Alison Saar, Torch Song, 2020. © Alison Saar. Courtesy of the artist and L.A. Louver.
In Alison Saar’s practice, however, found objects are physically transformed into woodblocks for prints or sculptures. For example, in Torch Song (2020), the artist carved a life-size wood sculpture of a Black femme holding a ball of fire, strapped with piano keys like a belt of ammunition. The sculpture is impressively ferocious in both its scale, content, and medium, with the rough texture of the wood functioning as a visual and physical protective barrier. As fierce as the work is, there is also a softness to the woman, who we presume to be a singer, as she stands with her mouth agape, wearing a floor-length gown with red lipstick.
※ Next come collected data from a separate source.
<file path="config.mk">
export PLATFORM = sky130hd
export DESIGN_NAME = pled_core
export DESIGN_NICKNAME = d
export VERILOG_FILES = /design/src/core/pled_pkg.sv /design/src/core/pled_core.sv /design/src/core/pled_stretch.sv
export SDC_FILE = /design/constraint.sdc
export NUM_CORES = 1
export LEC_CHECK = 0
export BUFFER_PORTS_ARGS = -buffer_cell sky130_fd_sc_hd__buf_2
export CELL_PAD_IN_SITES_DETAIL_PLACEMENT = 0
export CELL_PAD_IN_SITES_GLOBAL_PLACEMENT = 1
export CORE_MARGIN = 2
export CORE_UTILIZATION = 45
export CTS_BUF_LIST = sky130_fd_sc_hd__clkbuf_2
export CTS_CLUSTER_DIAMETER = 40
export DETAILED_ROUTE_END_ITERATION = 10
export HOLD_SLACK_MARGIN = 0.12
export MAX_ROUTING_LAYER = met4
export PLACE_DENSITY_LB_ADDON = 0.15
export SYNTH_ARGS = -nofsm -noshare
export SYNTH_HDL_FRONTEND = slang
export SYNTH_HIERARCHICAL = 1
export SYNTH_SLANG_ARGS = --single-unit
</file>
<file path="constraint.sdc">
create_clock -name mclk -period 5.5 [get_ports mclk]
set_input_delay 0.55 -clock mclk [delete_from_list [all_inputs] [get_ports mclk]]
set_output_delay 0.55 -clock mclk [all_outputs]
set_load 0.02 [all_outputs]
</file>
Saar, it seems, conjures armor and mysticism in an effort to protect this woman’s musical gift, to allow her to simply be herself.
The protection of Black women is a constant reference point in “Cycle of Creativity.” Here is a clear link to Morrison’s novels, where the precarity of Black girls across the 19th and 20th centuries is a constant theme (in, for example, The Bluest Eye, 1970, and Beloved, 1987). In Saar’s sculpture Cotton (2018), from the series “Topsy Turvy,” a young girl carries a sickle with cotton balls plaited in her hair as if they were growing there. In the accompanying 2021 print, Reapers, this young girl is portrayed among a chorus of young cottonheaded girls carrying weapons. Saar explained that she envisioned these girls emerging from the fields to terrorize their abusers. “A lot of the work is responding to madness that is outside my doors,” she explained.
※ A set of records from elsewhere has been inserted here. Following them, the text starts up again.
## src/rcd_consts.vh

```
// Purpose: Constants for the reference clock divider output block.
// Assumes: One 125 MHz system clock; byte-wide control register.
// Notes: Register sits at index 0 of a small private map.
`ifndef RCD_CONSTS_VH
`define RCD_CONSTS_VH

// Register map
`define RCD_ADDR_W 4
`define RCD_CTRL_ADDR 4'h0
`define RCD_STAT_ADDR 4'h1

// Control register fields and reset value
`define RCD_EN_BIT 7
`define RCD_PIN_EN_BIT 6
`define RCD_SLEW_BIT 5
`define RCD_DUTY_HI 4
`define RCD_DUTY_LO 3
`define RCD_DIV_HI 2
`define RCD_DIV_LO 0
`define RCD_CTRL_RESET 8'h30

// Duty codes
`define RCD_DUTY_0 2'h0
`define RCD_DUTY_25 2'h1
`define RCD_DUTY_50 2'h2
`define RCD_DUTY_75 2'h3

// Divider codes
`define RCD_DIV_1 3'h0
`define RCD_DIV_2 3'h1

// Counter width covers divide by 128
`define RCD_CNT_W 7

`endif

```

## src/rcd_ctrl_reg.v

```verilog
// Purpose: Control register store with async reset to its default.
// Assumes: Write strobe is one cycle; the caller masks it during sleep.
// Notes: Reset returns every field to its default value.
`timescale 1ns/1ps
`include "rcd_consts.vh"

module rcd_ctrl_reg (
    input wire clk_in, // System clock
    input wire rst_b_in, // Async reset, active low
    input wire wr_in, // Write strobe
    input wire [7:0] wdata_in, // Write data
    output reg [7:0] ctrl_out // Stored control value
);

    // Register load; reset restores the default
    always @(posedge clk_in or negedge rst_b_in) begin
        if (!rst_b_in) begin
            ctrl_out <= `RCD_CTRL_RESET;
        end else if (wr_in) begin
            ctrl_out <= wdata_in;
        end
    end

endmodule // rcd_ctrl_reg

```

## src/rcd_phase_gen.v

```verilog
// Purpose: Free-running divider counter and phase compare.
// Assumes: Divide code 1..7; code 0 is handled by the caller.
// Notes: Settings latch at period wrap, or every cycle while disabled, so output never glitches.
`timescale 1ns/1ps
`include "rcd_consts.vh"

module rcd_phase_gen (
    input wire clk_in, // System clock
    input wire rst_b_in, // Async reset, active low
    input wire hold_in, // Freeze all state, clock halted in sleep
    input wire run_in, // Module enabled
    input wire [2:0] div_in, // Divide select from register
    input wire [1:0] duty_in, // Duty select from register
    output reg phase_out, // Divided clock, registered
    output reg wrap_out // Pulse at period end
);

    reg [`RCD_CNT_W-1:0] cnt_q;
    reg [2:0] div_q;
    reg [1:0] duty_q;
    reg [`RCD_CNT_W-1:0] last;
    reg [`RCD_CNT_W:0] hi_len;
    reg [`RCD_CNT_W-1:0] cnt_d;
    reg hi_d;
    reg end_d;
    reg [2:0] div_nx;
    reg start_hi;

    // Period end and high-time length from latched settings
    always @* begin
        last = (`RCD_CNT_W'h01 << div_q) - `RCD_CNT_W'h01;
        case (duty_q)
            `RCD_DUTY_25: hi_len = {1'b0, last} + 8'h01 >> 2;
            `RCD_DUTY_50: hi_len = {1'b0, last} + 8'h01 >> 1;
            `RCD_DUTY_75: hi_len = ({1'b0, last} + 8'h01 >> 1)
                + ({1'b0, last} + 8'h01 >> 2);
            default: hi_len = 8'h00;
        endcase
        end_d = (cnt_q == last);
        cnt_d = end_d ? {`RCD_CNT_W{1'b0}} : cnt_q + `RCD_CNT_W'h01;
        hi_d = ({1'b0, cnt_d} < hi_len);
        // First count of the next period judged on the settings about to
        // latch; a quarter of a two-cycle period rounds down to nothing
        div_nx = (div_in == `RCD_DIV_1) ? `RCD_DIV_2 : div_in;
        start_hi = (duty_in != `RCD_DUTY_0)
            && !((duty_in == `RCD_DUTY_25) && (div_nx == `RCD_DIV_2));
    end

    // Counter runs only while enabled; settings taken at wrap.
    // Hold freezes every flop so the outputs keep their level in sleep.
    always @(posedge clk_in or negedge rst_b_in) begin
        if (!rst_b_in) begin
            cnt_q <= {`RCD_CNT_W{1'b0}};
            div_q <= `RCD_DIV_2;
            duty_q <= `RCD_DUTY_0;
            phase_out <= 1'b0;
            wrap_out <= 1'b0;
        end else if (hold_in) begin
            phase_out <= phase_out;
        end else if (!run_in) begin
            cnt_q <= {`RCD_CNT_W{1'b0}};
            div_q <= div_nx;
            duty_q <= duty_in;
            phase_out <= 1'b0;
            wrap_out <= 1'b0;
        end else begin
            cnt_q <= cnt_d;
            wrap_out <= end_d;
            if (end_d) begin
                div_q <= div_nx;
                duty_q <= duty_in;
            end
            phase_out <= end_d ? start_hi : hi_d;
        end
    end

endmodule // rcd_phase_gen

```

## src/rcd_top.v

```verilog
// Purpose: Reference clock divider with pin and modulator outputs.
// Assumes: Pin inputs synchronous to clk_in; sleep gates the clock.
// Notes: One divider feeds both the shared pin and the modulator.
`timescale 1ns/1ps
`include "rcd_consts.vh"

module rcd_top (
    input wire clk_in, // System clock, 125 MHz
    input wire rst_b_in, // Async reset, active low
    input wire [`RCD_ADDR_W-1:0] addr_in, // Register address
    input wire [7:0] wdata_in, // Register write data
    input wire wr_in, // Write strobe
    input wire rd_in, // Read strobe
    output reg [7:0] rdata_out, // Read data, cycle after strobe
    input wire sleep_in, // Device in sleep, clock halted
    input wire low_power_crystal_mode_in, // Crystal LP mode
    input wire standard_crystal_mode_in, // Crystal XT mode
    input wire high_speed_crystal_mode_in, // Crystal HS mode
    input wire sysclk_pin_out_enable_n_in, // 0 routes quarter clock
    output wire refclk_out_pin_out, // Shared pin output level
    output wire refclk_out_pin_oe_out, // Shared pin output enable
    output wire refclk_slew_limit_out, // Pin slew limiting on
    output wire sysclk_quarter_pin_out, // Quarter system clock
    output wire modulator_clk_out // Reference clock to modulator
);

    wire [7:0] ctrl;
    wire ctrl_wr;
    wire run;
    wire [2:0] div_sel;
    wire [1:0] duty_sel;
    wire phase;
    wire wrap;
    wire crystal;
    reg [1:0] quarter_q;
    reg ref_q;
    reg [7:0] rdata_d;
    reg pin_q;
    reg oe_q;

    // Field decode; sleep masks control writes and holds the phase, quarter and oe flops since the clock is stopped
    assign ctrl_wr = wr_in && !sleep_in && (addr_in == `RCD_CTRL_ADDR);
    assign run = ctrl[`RCD_EN_BIT];
    assign div_sel = ctrl[`RCD_DIV_HI:`RCD_DIV_LO];
    assign duty_sel = ctrl[`RCD_DUTY_HI:`RCD_DUTY_LO];
    assign crystal = low_power_crystal_mode_in | standard_crystal_mode_in
        | high_speed_crystal_mode_in;

    rcd_ctrl_reg u_ctrl (
        .clk_in(clk_in),
        .rst_b_in(rst_b_in),
        .wr_in(ctrl_wr),
        .wdata_in(wdata_in),
        .ctrl_out(ctrl)
    );

    rcd_phase_gen u_phase (
        .clk_in(clk_in),
        .rst_b_in(rst_b_in),
        .hold_in(sleep_in),
        .run_in(run),
        .div_in(div_sel),
        .duty_in(duty_sel),
        .phase_out(phase),
        .wrap_out(wrap)
    );

    // Quarter-rate system clock for the clock-out function
    always @(posedge clk_in or negedge rst_b_in) begin
        if (!rst_b_in) begin
            quarter_q <= 2'h0;
        end else if (!sleep_in) begin
            quarter_q <= quarter_q + 2'h1;
        end
    end

    assign sysclk_quarter_pin_out = quarter_q[1];

    // Divided reference sourced only from clk_in; no other clock used.
    // Divide by two uses whole cycles, so 25 percent rounds to no high
    // time and 75 to half; undivided output parks low while asleep.
    always @* begin
        if (!run) begin
            ref_q = 1'b0;
        end else if (duty_sel == `RCD_DUTY_0) begin
            ref_q = 1'b0;
        end else if (div_sel == `RCD_DIV_1) begin
            ref_q = clk_in & ~sleep_in;
        end else begin
            ref_q = phase;
        end
    end

    // Modulator always gets the clock, pin or no pin
    assign modulator_clk_out = ref_q;

    // Pin mux: crystal blocks, clock-out has priority, then reference
    always @(posedge clk_in or negedge rst_b_in) begin
        if (!rst_b_in) begin
            oe_q <= 1'b0;
        end else if (!sleep_in) begin
            if (crystal) begin
                oe_q <= 1'b0;
            end else if (!sysclk_pin_out_enable_n_in) begin
                oe_q <= 1'b1;
            end else begin
                oe_q <= ctrl[`RCD_PIN_EN_BIT];
            end
        end
    end

    // Pin level; the undivided case must be combinational to pass clk_in
    always @* begin
        if (crystal) begin
            pin_q = 1'b0;
        end else if (!sysclk_pin_out_enable_n_in) begin
            pin_q = quarter_q[1];
        end else if (ctrl[`RCD_PIN_EN_BIT]) begin
            pin_q = ref_q;
        end else begin
            pin_q = 1'b0;
        end
    end

    assign refclk_out_pin_out = pin_q;
    assign refclk_out_pin_oe_out = oe_q;
    assign refclk_slew_limit_out = ctrl[`RCD_SLEW_BIT];

    // Read mux; status shows running state and period wrap
    always @* begin
        if (addr_in == `RCD_CTRL_ADDR) begin
            rdata_d = ctrl;
        end else if (addr_in == `RCD_STAT_ADDR) begin
            rdata_d = {4'h0, wrap, oe_q, phase, run};
        end else begin
            rdata_d = 8'h00;
        end
    end

    // Read data registered, valid one cycle after the strobe
    always @(posedge clk_in or negedge rst_b_in) begin
        if (!rst_b_in) begin
            rdata_out <= 8'h00;
        end else if (rd_in) begin
            rdata_out <= rdata_d;
        end else begin
            rdata_out <= 8'h00;
        end
    end

endmodule // rcd_top

```

## config.mk

```make
export PLATFORM = sky130hd
export DESIGN_NAME = rcd_top
export DESIGN_NICKNAME = d
export VERILOG_FILES = /design/src/rcd_ctrl_reg.v /design/src/rcd_phase_gen.v /design/src/rcd_top.v
export VERILOG_INCLUDE_DIRS = /design/src /design/src/src
export SDC_FILE = /design/constraint.sdc
export NUM_CORES = 1
export LEC_CHECK = 0
export BUFFER_PORTS_ARGS = -buffer_cell sky130_fd_sc_hd__buf_2
export CAP_MARGIN = 20
export CORE_MARGIN = 1
export CORE_UTILIZATION = 36
export DETAILED_ROUTE_END_ITERATION = 8
export SLEW_MARGIN = 20
export SYNTH_ARGS = -nofsm -noshare
export SYNTH_HDL_FRONTEND = slang
export SYNTH_SLANG_ARGS = --single-unit
```

## constraint.sdc

```tcl
create_clock -name clk_in -period 4 [get_ports clk_in]
set_input_delay 0.8 -clock clk_in [delete_from_list [all_inputs] [get_ports clk_in]]
set_output_delay 0.8 -clock clk_in [all_outputs]
set_load 0.005 [all_outputs]
```

Word level (Yosys, flattened, before mapping)
Cells that the tools add are included.
{ "word_totals": {"output_inout_bits": 13, "inputBits": 21, "wordCells": 61, "ff_bits": 33} }
{ "op_classes": {"n_eq_ne": 8, "shifts": 1, "n_reduce_logical": 11, "bitwise_logic": 4, "addsub": 5, "order_cmp": 1, "muxes": 22} }
{ "ops": {"columns": ["operator", "count"], "rows": [
  ["$pmux 8 s3", 1],
  ["$mux 8", 2],
  ["$mux 7", 2],
  ["$mux 1", 11],
  ["$mux 3", 3],
  ["$add 7x1->8 const B", 1],
  ["$add 7x6->8", 1],
  ["$lt 7x8->1", 1],
  ["$add 7x1->7 const B", 1],
  ["$eq 7x7->1", 1],
  ["$shl 1x3->7 const A", 1],
  ["$sub 7x1->7 const B", 1],
  ["$eq 2x1->1 const B", 2],
  ["$eq 2x2->1 const B", 2],
  ["$eq 4x1->1 const B", 1],
  ["$logic_and 1x1->1", 4],
  ["$logic_not 4->1", 1],
  ["$mux 2", 2],
  ["$mux 4", 1],
  ["$eq 3x1->1 const B", 1],
  ["$logic_not 3->1", 1],
  ["$add 2x1->2 const B", 1],
  ["$logic_not 1->1", 2],
  ["$logic_not 2->1", 1],
  ["other kinds (6)", 7]
]} }

Logic depth before layout (Yosys ltp)
{ "logic_depth": {"word_depth": 8, "depth_mapped": 17} }

Cells and area by module
From an unflattened synthesis, not the netlist that was laid out.
{ "hier_totals": {"cells_unflattened": 214, "area_unflattened_um2": 2189.6} }
{ "modules_own_cells": {"columns": ["module", "area_per_inst_um2", "cells_each", "instances"], "rows": [
  ["rcd_phase_gen", 1380.1, 156, 1],
  ["rcd_top", 475.5, 41, 1],
  ["rcd_ctrl_reg", 334.1, 17, 1]
]} }

==> metrics.yaml <==
cts_resized: 2
cts_setup_buffers: 0
leakage_nw: 1.17
grt_pass1_vias: 1678
finClkSkew_ps: 7.53
min_path_type: "in2async"
wl_per_cell_microns: 15.1
fin_util_pct: 45.2
dp_hpwl_mm: 3.40
antenna_cells: 0
synth-seq-area-share_pct: 38.9
hold_buffers: 0
netlist-cell-type-count: 52
rsz0062_at_grt: "false"
track_usage_pct: 18.1
path_class: "clk2out"
syn_area_sq_um: 2130
area_growth_pct: 18.9
cp_max_fo: 2
arrival_ps: 3090
die_w_microns: 79
grt_max_degree: 34
antenna_found_initial: 0
grt_pass1_wl_mm: 8.28
worstPathRequired_ps: 3200
final_hold_viol_count: 0
totalWireLength_mm: 4.94
drt_iter0_markers: 106
peakVddDrop_mv: 0.262
setup_violations: 0
switching_share_pct: 33.8
r2r_setup_slack_ps: 640
p_comb_share_pct: 28.7
avgViaCountPerCell: 5.39
postSynthAreaPerCell_sq_um: 9.79
die_y_microns: 79
gp_congestion: 0.833
synth_edf_count: 0
setup.worst_path.start_class: "clock port"
grt_overflow: 0
yosys.area.top_type: "dfrtp_1"
path_clk_slew_ps: 80
p_int_w: 0.000949
setup.worst_path.start: "clk_in"
dr.pass1.iters: 4
reg2reg_from: "u_phase.div_q[1]$_DFFE_PN0P_"
io_buffers: 33
cts_tree: "yes"
drive_gt1_share_pct: 30.2
layout.nets: 284
ys_ff_latch: 33
synthCells: 218
drv_cap: 0
ant_nets: 0
timing.slew.headroom_pct: 49.0
top_level_ports: 34
p_per_area_nw_per_um2: 565
num_vias: 1761
synth_warnings: 0
endpoint_kind: "primary output"
synth_top_cell_area_share_pct: 35.2
status: "complete, no violations"
insertion_delay_ps: 400
tightest_slew_ps: 766
yosys-top-cells-area: "dfrtp_1, ha_1, mux2_2, nand2_1, dfstp_2"
synthesis.nets: 249
pwr-share-clk_pct: 36.1
netSwitchingPower_w: 0.000485
finalMaxSlewViolations: 0
start_util_pct: 38.1
fin_tns_setup_ps: 0
synthFlopType: "dfrtp_1"
rows: 27
async_flop_share_pct: 100
dieArea_sq_um: 6240
core_area_sq_um: 5610
power_frac_seq_pct: 35.2
hold_slack_ps: 476
drc: 0
[through the flow]
stage                     instances  instance area, sq um  setup WS, ps  total power [W]
after floorplan                 218                  2130           867         0.000851
after global placement          311                  2300           788         0.000912
after detailed placement        311                  2300           698         0.000920
after CTS                       327                  2540          79.0          0.00145
after global routing            327                  2540          43.6          0.00153
final                           327                  2540           107          0.00143
[area by class of cell]
class	instances	area, sq um
tap	72	90.1
clock inverter	2	37.5
multi-input combinational	165	1200
inverter	8	30.0
timing repair buffer	31	155
sequential	33	830
fill	554	3070
clock buffer	16	193
[routing by layer]
layer / part of all wire [%] / GRT usage, %
met5: 0 / 0
met1: 48 / 23.1
met2: 45 / 25.0
met3: 3.8 / 6.44
met4: 2.4 / 13.1
[sequential cells by signal (all words and copies together), names as in the netlist]
signal                 flops
rdata_out                  8
u_ctrl.ctrl_out            8
u_phase.cnt_q              7
u_phase.div_q              3
quarter_q                  2
u_phase.duty_q             2
refclk_out_pin_oe_out      1
u_phase.phase_out          1
u_phase.wrap_out           1
[cells in the final DEF, fill, tap and decap left out, types with 4 or more instances in the layout]
cell type,n
nor2b_1,4
inv_1,8
mux2_2,8
o21ai_0,7
ha_1,10
mux2_4,4
nand2_1,23
nand3_1,9
xnor2_1,4
buf_2,33
dfrtp_1,30
clkbuf_8,13
nor2_1,18
nor3_1,8
and2_1,11
mux2i_1,6
[logic make-up after synthesis]
kind of cell	count (synthesis)	share of synthesized area, %
xor gates and xnor gates	7	2.87
adders and majority gates	10	5.86
muxes	19	10.9
AOI/OAI and AO/OA	44	16.2
DFF	33	38.9
and+or+nand+nor	85	19.9
buffers and inverters	20	5.39
[Yosys cell counts (4+ instances only)]
master / number
nor2b_1: 4
mux2_2: 8
nand2_1: 23
nand3_1: 9
dfrtp_1: 30
inv_1: 8
xnor2_1: 4
mux2_4: 4
clkbuf_1: 4
o21ai_0: 7
nor2_1: 18
nor3_1: 8
and2_1: 11
ha_1: 10
buf_6: 5
mux2i_1: 6
[final timing paths]
path                                                       to  depth (start not counted)
worst max register to register  u_phase.phase_out$_DFFE_PN0N_                         11
max in group asynchronous        u_phase.cnt_q[2]$_DFFE_PN0N_                          1
worst max-delay path                       refclk_out_pin_out                         10
worst min register to register       quarter_q[0]$_DFFE_PN0N_                          1
min in group clk_in                  quarter_q[0]$_DFFE_PN0N_                          1
worst min-delay path                   rdata_out[0]$_DFF_PN0_                          1
[worst max-delay path, cell delays in order]
cell	delay [ps]
clkbuf_8	110
clkbuf_8	120
clkbuf_8	120
clkbuf_8	120
clkbuf_8	130
nand2b_4	60
a211oi_2	90
mux2i_1	170
nor2_1	50
buf_2	130
[power groups by stage]
stage | Sequential (W) | Clock [W] | Combinational (W)
6_report | 0.000505 | 0.000518 | 0.000411
5_1_grt | 0.000517 | 0.000554 | 0.000456
4_1_cts | 0.000503 | 0.000535 | 0.000412
3_5_place_dp | 0.000509 | 0.00000721 | 0.000403
3_3_place_gp | 0.000508 | 0.00000721 | 0.000397
2_1_floorplan | 0.000444 | 0.00000610 | 0.000400
(Power assumes the default switching activity.)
Alison Saar, Cotton, 2018. © Alison Saar. Courtesy of the artist and L.A. Louver.
Cotton is a recurring material in Saar’s body of work, where she frequently examines how Black American women are entwined in its sociocultural history. In “Uproot,” the artist had several sculptures and paintings on cotton that referred to Black midwifery practices, particularly the use of cotton root to induce abortions. By unearthing medicine used by enslaved women, Saar creates artistic reminders of ways in which Black women charted a path of survival for themselves and for their community.
Saar drew inspiration for this work from Robin Coste’s book of poems Voyage of the Sable Venus (2015), which recast 40,000 years of imagery of Black women. In particular, Coste’s book critiques society’s insistence upon Black women straightening their hair to appear respectable, a critique that Saar’s work repeatedly takes up. “Uproot,” for example, featured prints and sculptures by Saar that examined the correlation between straightening creams and the link to uterine cancer by depicting women with long hair tied to one another, or upside down in a free fall, grasping their wombs.
Alison Saar, White Guise, 2019. © Alison Saar. Courtesy of the artist and L.A. Louver.
Saar explained that she had always grappled with the issues of Black hair politics in her work, referring to “expectations of dealing with our hair, to conform to workplace culture, or for others,” she said. “On the one hand, it is how I connected with my mother’s family [as] I, visually, look white, so the texture of my hair is one of the things that aligns my African American ancestry and was a way to bond with my cousins as we would all wait to get our hair done.”
Ultimately, Saar’s work honors the unruliness of Black femininity: the historical survivors who have crafted space for new generations to succeed in new ways. Saar’s figures never lose their femininity in exercising their power to defend themselves—they avoid appropriating the patriarchal, masculine image of violence. “Even though I’m pointing towards violence with sickles and scythes…[there is also a] calling and gathering,” she said. “I want the work to bring change through nurturing rebellion, education, love, and care.”